• **Listed entries**:
===== src/design/pwr_sync_2ff.sv =====
// two-flop level synchroniser for asynchronous analog detector outputs
`timescale 1ns/1ps
`default_nettype none

module pwr_sync_2ff #(
  parameter int WIDTH = 1
) (
  input  wire logic             i_ref_clk,
  input  wire logic             i_rst_n,
  input  wire logic [WIDTH-1:0] i_async,
  output logic      [WIDTH-1:0] o_sync
);

  logic [WIDTH-1:0] meta_reg;
  logic [WIDTH-1:0] sync_reg;

  // ----------------------------------------------------------------
  // synchroniser stages
  // ----------------------------------------------------------------
  // the first stage feeds only the second; nothing else looks at it
  always_ff @(posedge i_ref_clk or negedge i_rst_n) begin
    if (!i_rst_n) begin
      meta_reg <= '0;
      sync_reg <= '0;
    end else begin
      meta_reg <= i_async;
      sync_reg <= meta_reg;
    end
  end

  assign o_sync = sync_reg;

endmodule // pwr_sync_2ff

`default_nettype wire


===== src/design/power_on_brownout_monitor.sv =====
// power-on and brownout monitor with its register block on avalon-mm
// Function
// - power-on detect sets power_on_flag, power_control bit 4, until software clears
// - level select 00 highest, 01 middle, 1x lowest; 1x after reset
// - detect indication holds while supply stays at or below selected level
// - detection acts only with brownout_enable set; it sets brownout_flag bit 5
// - brownout_flag raises reset or interrupt; only software clears it
// - interrupt_select chooses interrupt, gated by global and brownout enables
// - aux_function_reg_1 at a2h, enable bit 6, select bit 5, reset 0x00
`timescale 1ns/1ps
`default_nettype none
`include "pwr_mon_consts.svh"

module power_on_brownout_monitor
  import pwr_mon_pkg::*;
#(
  parameter int LEVELS = 3
) (
  input  wire logic              i_ref_clk,
  input  wire logic              i_rst_n,
  // analog detector outputs, asynchronous
  input  wire logic              i_power_on_detect,
  input  wire logic [LEVELS-1:0] i_brownout_cmp,
  // avalon-mm slave
  input  wire logic [9:0]        i_avs_address,
  input  wire logic              i_avs_read,
  input  wire logic              i_avs_write,
  input  wire logic [31:0]       i_avs_writedata,
  input  wire logic [3:0]        i_avs_byteenable,
  output logic      [31:0]       o_avs_readdata,
  output logic                   o_avs_waitrequest,
  // system side
  output logic                   o_brownout_detect,
  output logic                   o_brownout_reset,
  output logic                   o_brownout_irq,
  output logic                   o_irq
);

  // ----------------------------------------------------------------
  // register index decode
  // ----------------------------------------------------------------
  function automatic logic is_mapped(input logic [7:0] idx);
    is_mapped = (idx == `PM_IDX_POWER_CONTROL)  || (idx == `PM_IDX_AUX_FUNCTION_1) ||
                (idx == `PM_IDX_INT_ENABLE)     || (idx == `PM_IDX_CONFIG_WORD_0)  ||
                (idx == `PM_IDX_IRQ_STATUS)     || (idx == `PM_IDX_IRQ_MASK);
  endfunction

  // ----------------------------------------------------------------
  // synchronisers
  // ----------------------------------------------------------------
  logic [LEVELS:0] async_in;
  logic [LEVELS:0] sync_in;

  assign async_in = {i_power_on_detect, i_brownout_cmp};

  pwr_sync_2ff #(
    .WIDTH (LEVELS + 1)
  ) u_sync (
    .i_ref_clk (i_ref_clk),
    .i_rst_n   (i_rst_n),
    .i_async   (async_in),
    .o_sync    (sync_in)
  );

  logic [LEVELS-1:0] cmp_sync;
  logic              por_sync;

  assign cmp_sync = sync_in[LEVELS-1:0];
  assign por_sync = sync_in[LEVELS];

  // ----------------------------------------------------------------
  // bus request and handshake
  // ----------------------------------------------------------------
  // every access is answered on the cycle after it is seen, so
  // waitrequest can come straight from a flop
  bus_req_t   req;
  bus_state_t bus_state_reg;
  bus_state_t bus_state_next;
  logic       wait_reg;
  logic       wait_next;
  logic       accept;
  logic       wr_hit;
  logic       req_new;

  assign req.read  = i_avs_read;
  assign req.write = i_avs_write;
  assign req.index = i_avs_address[9:2];
  assign req.lane0 = i_avs_byteenable[0];
  assign req.wdata = i_avs_writedata[7:0];

  assign req_new   = (req.read || req.write) && (bus_state_reg == BUS_IDLE);
  assign accept    = (req.read || req.write) && (bus_state_reg == BUS_ANSWER);
  assign wr_hit    = accept && req.write && req.lane0 && is_mapped(req.index);
  assign wait_next = (bus_state_next != BUS_ANSWER);

  // a request held past its answer is taken again as a new one: the answer cycle
  // always returns to idle, so the next request gets its own wait cycle
  always_comb begin
    case (bus_state_reg)
      BUS_IDLE: begin
        bus_state_next = req_new ? BUS_ANSWER : BUS_IDLE;
      end
      BUS_ANSWER: begin
        bus_state_next = BUS_IDLE;
      end
      default: begin
        bus_state_next = BUS_IDLE;
      end
    endcase
  end

  always_ff @(posedge i_ref_clk or negedge i_rst_n) begin
    if (!i_rst_n) begin
      bus_state_reg <= BUS_IDLE;
      wait_reg      <= 1'b1;
    end else begin
      bus_state_reg <= bus_state_next;
      wait_reg      <= wait_next;
    end
  end

  // per-register write strobes
  logic wr_pc;
  logic wr_aux;
  logic wr_ie;
  logic wr_cfg;
  logic wr_sts;
  logic wr_msk;

  assign wr_pc  = wr_hit && (req.index == `PM_IDX_POWER_CONTROL);
  assign wr_aux = wr_hit && (req.index == `PM_IDX_AUX_FUNCTION_1);
  assign wr_ie  = wr_hit && (req.index == `PM_IDX_INT_ENABLE);
  assign wr_cfg = wr_hit && (req.index == `PM_IDX_CONFIG_WORD_0);
  assign wr_sts = wr_hit && (req.index == `PM_IDX_IRQ_STATUS);
  assign wr_msk = wr_hit && (req.index == `PM_IDX_IRQ_MASK);

  // ----------------------------------------------------------------
  // configuration registers
  // ----------------------------------------------------------------
  logic [7:0] aux_reg;
  logic [7:0] aux_next;
  logic [7:0] ie_reg;
  logic [7:0] ie_next;
  logic [7:0] cfg_reg;
  logic [7:0] cfg_next;

  // the enable bit powers up undefined in silicon; here it resets to zero
  assign aux_next = wr_aux ? req.wdata : aux_reg;
  assign ie_next  = wr_ie  ? req.wdata : ie_reg;
  assign cfg_next = wr_cfg ? req.wdata : cfg_reg;

  always_ff @(posedge i_ref_clk or negedge i_rst_n) begin
    if (!i_rst_n) begin
      aux_reg <= `PM_RST_AUX_FUNCTION_1;
      ie_reg  <= `PM_RST_INT_ENABLE;
      cfg_reg <= `PM_RST_CONFIG_WORD_0;
    end else begin
      aux_reg <= aux_next;
      ie_reg  <= ie_next;
      cfg_reg <= cfg_next;
    end
  end

  logic bo_enable;
  logic bo_int_select;
  logic global_int_en;
  logic bo_int_en;

  assign bo_enable     = aux_reg[`PM_AUX_BO_ENABLE_BIT];
  assign bo_int_select = aux_reg[`PM_AUX_BO_INTSEL_BIT];
  assign global_int_en = ie_reg[`PM_IE_GLOBAL_BIT];
  assign bo_int_en     = ie_reg[`PM_IE_BROWNOUT_BIT];

  // ----------------------------------------------------------------
  // trip level selection and detection
  // ----------------------------------------------------------------
  bo_level_t level_sel;
  logic      detect_level;
  logic      detect_reg;
  logic      detect_prev_reg;
  logic      active;
  logic      active_rise;

  // both 1x codes fall on the lowest level
  assign level_sel    = cfg_reg[`PM_CFG_LEVEL_MSB] ? LEVEL_LOW :
                        (cfg_reg[`PM_CFG_LEVEL_LSB] ? LEVEL_MID : LEVEL_HIGH);
  assign detect_level = cmp_sync[level_sel];
  assign active       = detect_reg && bo_enable;
  assign active_rise  = active && !detect_prev_reg;

  // detect_prev tracks the gated level so enabling during a dip counts once
  always_ff @(posedge i_ref_clk or negedge i_rst_n) begin
    if (!i_rst_n) begin
      detect_reg      <= 1'b0;
      detect_prev_reg <= 1'b0;
    end else begin
      detect_reg      <= detect_level;
      detect_prev_reg <= active;
    end
  end

  // ----------------------------------------------------------------
  // power control flags
  // ----------------------------------------------------------------
  logic [7:0] pc_reg;
  logic [7:0] pc_next;
  logic       por_prev_reg;
  logic       por_rise;
  logic       pof_clr;
  logic       bof_clr;
  logic       pof_next;
  logic       bof_next;
  logic [7:0] pc_plain;

  assign por_rise = por_sync && !por_prev_reg;
  // a flag is cleared by writing zero to it; a new event the same cycle wins
  assign pof_clr  = wr_pc && !req.wdata[`PM_PC_POWER_ON_BIT];
  assign bof_clr  = wr_pc && !req.wdata[`PM_PC_BROWNOUT_BIT];
  assign pof_next = por_rise || (pc_reg[`PM_PC_POWER_ON_BIT] && !pof_clr);
  assign bof_next = active   || (pc_reg[`PM_PC_BROWNOUT_BIT] && !bof_clr);
  assign pc_plain = wr_pc ? req.wdata : pc_reg;

  always_comb begin
    pc_next = pc_plain;
    pc_next[`PM_PC_POWER_ON_BIT] = pof_next;
    pc_next[`PM_PC_BROWNOUT_BIT] = bof_next;
  end

  always_ff @(posedge i_ref_clk or negedge i_rst_n) begin
    if (!i_rst_n) begin
      pc_reg       <= `PM_RST_POWER_CONTROL;
      por_prev_reg <= 1'b0;
    end else begin
      pc_reg       <= pc_next;
      por_prev_reg <= por_sync;
    end
  end

  logic bo_flag;

  assign bo_flag = pc_reg[`PM_PC_BROWNOUT_BIT];

  // ----------------------------------------------------------------
  // brownout action
  // ----------------------------------------------------------------
  logic rst_req_next;
  logic irq_req_next;
  logic bo_req_rise;
  logic bo_irq_reg;

  // limitation: the reset request ends when software clears the flag
  assign rst_req_next = bo_flag && !bo_int_select;
  assign irq_req_next = bo_flag && bo_int_select && global_int_en && bo_int_en;
  assign bo_req_rise  = irq_req_next && !bo_irq_reg;

  // ----------------------------------------------------------------
  // interrupt status and mask
  // ----------------------------------------------------------------
  irq_events_t ev;
  logic [2:0]  sts_reg;
  logic [2:0]  sts_next;
  logic [2:0]  msk_reg;
  logic [2:0]  msk_next;
  logic [2:0]  sts_clr;

  assign ev.power_on   = por_rise;
  assign ev.brownout   = active_rise;
  assign ev.bo_request = bo_req_rise;
  assign sts_clr  = wr_sts ? req.wdata[2:0] : 3'h0;
  // per bit: a new event wins over a write-one-to-clear in the same cycle
  for (genvar g = 0; g < 3; g++) begin : g_sts
    assign sts_next[g] = ev[g] || (sts_reg[g] && !sts_clr[g]);
  end
  assign msk_next = wr_msk ? req.wdata[2:0] : msk_reg;

  always_ff @(posedge i_ref_clk or negedge i_rst_n) begin
    if (!i_rst_n) begin
      sts_reg <= `PM_RST_IRQ;
      msk_reg <= `PM_RST_IRQ;
    end else begin
      sts_reg <= sts_next;
      msk_reg <= msk_next;
    end
  end

  // ----------------------------------------------------------------
  // read data
  // ----------------------------------------------------------------
  logic [7:0]  rd_byte;
  logic        rd_take;
  logic [31:0] rdata_reg;
  logic [31:0] rdata_next;

  assign rd_byte =
    (req.index == `PM_IDX_POWER_CONTROL)  ? pc_reg  :
    (req.index == `PM_IDX_AUX_FUNCTION_1) ? aux_reg :
    (req.index == `PM_IDX_INT_ENABLE)     ? ie_reg  :
    (req.index == `PM_IDX_CONFIG_WORD_0)  ? cfg_reg :
    (req.index == `PM_IDX_IRQ_STATUS)     ? {5'h00, sts_reg} :
    (req.index == `PM_IDX_IRQ_MASK)       ? {5'h00, msk_reg} : 8'h00;

  // captured as the request is first seen and dropped after its answer
  // cycle, so the bus shows zero whenever waitrequest is high
  assign rd_take    = req.read && req_new && is_mapped(req.index);
  assign rdata_next = rd_take ? {24'h000000, rd_byte} : 32'h00000000;

  always_ff @(posedge i_ref_clk or negedge i_rst_n) begin
    if (!i_rst_n) begin
      rdata_reg <= 32'h00000000;
    end else begin
      rdata_reg <= rdata_next;
    end
  end

  // ----------------------------------------------------------------
  // output flops
  // ----------------------------------------------------------------
  logic det_out_reg;
  logic bo_rst_reg;
  logic irq_reg;

  always_ff @(posedge i_ref_clk or negedge i_rst_n) begin
    if (!i_rst_n) begin
      det_out_reg <= 1'b0;
      bo_rst_reg  <= 1'b0;
      bo_irq_reg  <= 1'b0;
      irq_reg     <= 1'b0;
    end else begin
      det_out_reg <= detect_reg;
      bo_rst_reg  <= rst_req_next;
      bo_irq_reg  <= irq_req_next;
      irq_reg     <= |(sts_next & msk_next);
    end
  end

  assign o_avs_readdata    = rdata_reg;
  assign o_avs_waitrequest = wait_reg;
  assign o_brownout_detect = det_out_reg;
  assign o_brownout_reset  = bo_rst_reg;
  assign o_brownout_irq    = bo_irq_reg;
  assign o_irq             = irq_reg;

endmodule // power_on_brownout_monitor

`default_nettype wire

• **Exercise objective**:
From the first line of the listing above to the line that contains "assign o_sync = sync_reg;", inclusive, restate every line word for word. Nothing else belongs in the answer.

• **Solution for this exercise**:
===== src/design/pwr_sync_2ff.sv =====
// two-flop level synchroniser for asynchronous analog detector outputs
`timescale 1ns/1ps
`default_nettype none

module pwr_sync_2ff #(
  parameter int WIDTH = 1
) (
  input  wire logic             i_ref_clk,
  input  wire logic             i_rst_n,
  input  wire logic [WIDTH-1:0] i_async,
  output logic      [WIDTH-1:0] o_sync
);

  logic [WIDTH-1:0] meta_reg;
  logic [WIDTH-1:0] sync_reg;

  // ----------------------------------------------------------------
  // synchroniser stages
  // ----------------------------------------------------------------
  // the first stage feeds only the second; nothing else looks at it
  always_ff @(posedge i_ref_clk or negedge i_rst_n) begin
    if (!i_rst_n) begin
      meta_reg <= '0;
      sync_reg <= '0;
    end else begin
      meta_reg <= i_async;
      sync_reg <= meta_reg;
    end
  end

  assign o_sync = sync_reg;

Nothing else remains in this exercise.